_WORK TO COMPLETE_
Everything from the first line of the material below through the line containing "resized for setup,0,0" must be retyped exactly, and nothing past it.

····················

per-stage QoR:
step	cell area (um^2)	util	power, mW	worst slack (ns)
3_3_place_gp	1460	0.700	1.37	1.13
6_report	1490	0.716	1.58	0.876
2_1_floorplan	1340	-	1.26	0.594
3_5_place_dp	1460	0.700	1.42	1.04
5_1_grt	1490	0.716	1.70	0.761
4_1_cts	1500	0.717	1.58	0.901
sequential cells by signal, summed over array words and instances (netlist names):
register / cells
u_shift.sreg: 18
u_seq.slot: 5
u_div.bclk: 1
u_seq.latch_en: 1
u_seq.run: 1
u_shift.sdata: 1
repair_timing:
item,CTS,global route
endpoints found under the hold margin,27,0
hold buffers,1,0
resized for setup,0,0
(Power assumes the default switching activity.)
### config.mk
export PLATFORM = sky130hd
export DESIGN_NAME = stsb_status_gen
export DESIGN_NICKNAME = d
export VERILOG_FILES = /design/src/rtl/stsb_pkg.sv /design/src/rtl/stsb_rst_sync.sv /design/src/rtl/stsb_sel_decode.sv /design/src/rtl/stsb_track.sv /design/src/rtl/stsb_encode.sv /design/src/rtl/stsb_status_gen.sv
export SDC_FILE = /design/constraint.sdc
export NUM_CORES = 1
export LEC_CHECK = 0
export BUFFER_PORTS_ARGS = -buffer_cell sky130_fd_sc_hd__buf_2
export CAP_MARGIN = 20
export CORE_AREA = 2 2 39 41
export DETAILED_ROUTE_END_ITERATION = 6
export DIE_AREA = 0 0 41 43
export MAX_ROUTING_LAYER = met4
export PLACE_DENSITY = 0.72
export SYNTH_ARGS = -nofsm -noshare
export SYNTH_HDL_FRONTEND = slang
export SYNTH_SLANG_ARGS = --single-unit
### constraint.sdc
create_clock -name clk -period 1.1 [get_ports clk]
set_input_delay 0.22 -clock clk [delete_from_list [all_inputs] [get_ports clk]]
set_output_delay 0.22 -clock clk [all_outputs]
set_load 0.01 [all_outputs]
### src/rtl/stsb_pkg.sv
package stsb_pkg;
  localparam int unsigned DW = 8;

  // status byte bit positions (fixed by the reading software)
  localparam int unsigned BIT_POLL = 7;
  localparam int unsigned BIT_TGL  = 6;
  localparam int unsigned BIT_ERR  = 5;
  localparam int unsigned BIT_TMO  = 3;

  typedef enum logic [1:0] {
    SRC_NONE  = 2'd0,
    SRC_FLASH = 2'd1,
    SRC_EE    = 2'd2
  } src_e;
endpackage

### src/rtl/stsb_rst_sync.sv
module stsb_rst_sync #(
  parameter int unsigned STAGES = 2
) (
  input  logic clk,
  input  logic rst_n,
  output logic rst_sync_n
);
  logic [STAGES-1:0] sync_q;

  always_ff @(posedge clk or negedge rst_n) begin
    if (!rst_n) sync_q <= '0;
    else        sync_q <= {sync_q[STAGES-2:0], 1'b1};
  end

  assign rst_sync_n = sync_q[STAGES-1];
endmodule

### src/rtl/stsb_sel_decode.sv
module stsb_sel_decode
  import stsb_pkg::*;
#(
  parameter int unsigned N_FL = 4,
  parameter int unsigned N_EE = 2
) (
  input  logic            clk,
  input  logic            rst_n,
  input  logic [N_FL-1:0] fl_sel,
  input  logic [N_EE-1:0] ee_sel,
  input  logic            rd_stb,
  input  logic            wr_stb,
  output src_e            src,
  output logic            rd_any,
  output logic            rd_fl,
  output logic            rd_ee,
  output logic            wr_fl,
  output logic            wr_ee
);
  logic fl_any, ee_any;

  assign fl_any = |fl_sel;
  assign ee_any = |ee_sel;

  always_comb begin
    if (fl_any)      src = SRC_FLASH;
    else if (ee_any) src = SRC_EE;
    else             src = SRC_NONE;
  end

  assign rd_any = rd_stb && (src != SRC_NONE);
  assign rd_fl  = rd_stb && (src == SRC_FLASH);
  assign rd_ee  = rd_stb && (src == SRC_EE);
  assign wr_fl  = wr_stb && (src == SRC_FLASH);
  assign wr_ee  = wr_stb && (src == SRC_EE);

  // a single domain is hit by any access
  assert_one_domain_R9: assert property (@(posedge clk) disable iff (!rst_n)
    $onehot0({rd_fl, rd_ee}) && $onehot0({wr_fl, wr_ee}));
  // flash select wins over eeprom select
  assert_flash_prio_R9: assert property (@(posedge clk) disable iff (!rst_n)
    (rd_stb && (|fl_sel)) |-> (rd_fl && !rd_ee));
endmodule

### src/rtl/stsb_track.sv
module stsb_track (
  input  logic clk,
  input  logic rst_n,
  input  logic busy,
  input  logic wr_hit,
  input  logic wr_msb,
  input  logic rd_hit,
  output logic poll_bit,
  output logic tgl_bit
);
  logic msb_q, msb_n;
  logic tgl_q, tgl_n;
  logic msb_en, tgl_en;

  assign msb_en = wr_hit;
  assign tgl_en = rd_hit && busy;

  always_comb begin
    msb_n = msb_q;
    tgl_n = tgl_q;
    if (msb_en) msb_n = wr_msb;
    if (tgl_en) tgl_n = ~tgl_q;
  end

  always_ff @(posedge clk or negedge rst_n) begin
    if (!rst_n) begin
      msb_q <= 1'b0;
      tgl_q <= 1'b0;
    end else begin
      msb_q <= msb_n;
      tgl_q <= tgl_n;
    end
  end

  assign poll_bit = busy ? ~msb_q : msb_q;
  assign tgl_bit  = tgl_q;

  // a busy read flips the toggle bit
  assert_tgl_flip_R4: assert property (@(posedge clk) disable iff (!rst_n)
    (rd_hit && busy) |=> (tgl_bit != $past(tgl_bit)));
  // no busy read, no change
  assert_tgl_hold_R5: assert property (@(posedge clk) disable iff (!rst_n)
    !(rd_hit && busy) |=> $stable(tgl_bit));
  // polling bit follows the captured byte once idle
  assert_poll_idle_R3: assert property (@(posedge clk) disable iff (!rst_n)
    (wr_hit && !$isunknown(wr_msb)) ##1 (!busy && !wr_hit) |-> (poll_bit == $past(wr_msb)));
endmodule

····················

_ANSWER TO THE PROBLEM_
per-stage QoR:
step	cell area (um^2)	util	power, mW	worst slack (ns)
3_3_place_gp	1460	0.700	1.37	1.13
6_report	1490	0.716	1.58	0.876
2_1_floorplan	1340	-	1.26	0.594
3_5_place_dp	1460	0.700	1.42	1.04
5_1_grt	1490	0.716	1.70	0.761
4_1_cts	1500	0.717	1.58	0.901
sequential cells by signal, summed over array words and instances (netlist names):
register / cells
u_shift.sreg: 18
u_seq.slot: 5
u_div.bclk: 1
u_seq.latch_en: 1
u_seq.run: 1
u_shift.sdata: 1
repair_timing:
item,CTS,global route
endpoints found under the hold margin,27,0
hold buffers,1,0
resized for setup,0,0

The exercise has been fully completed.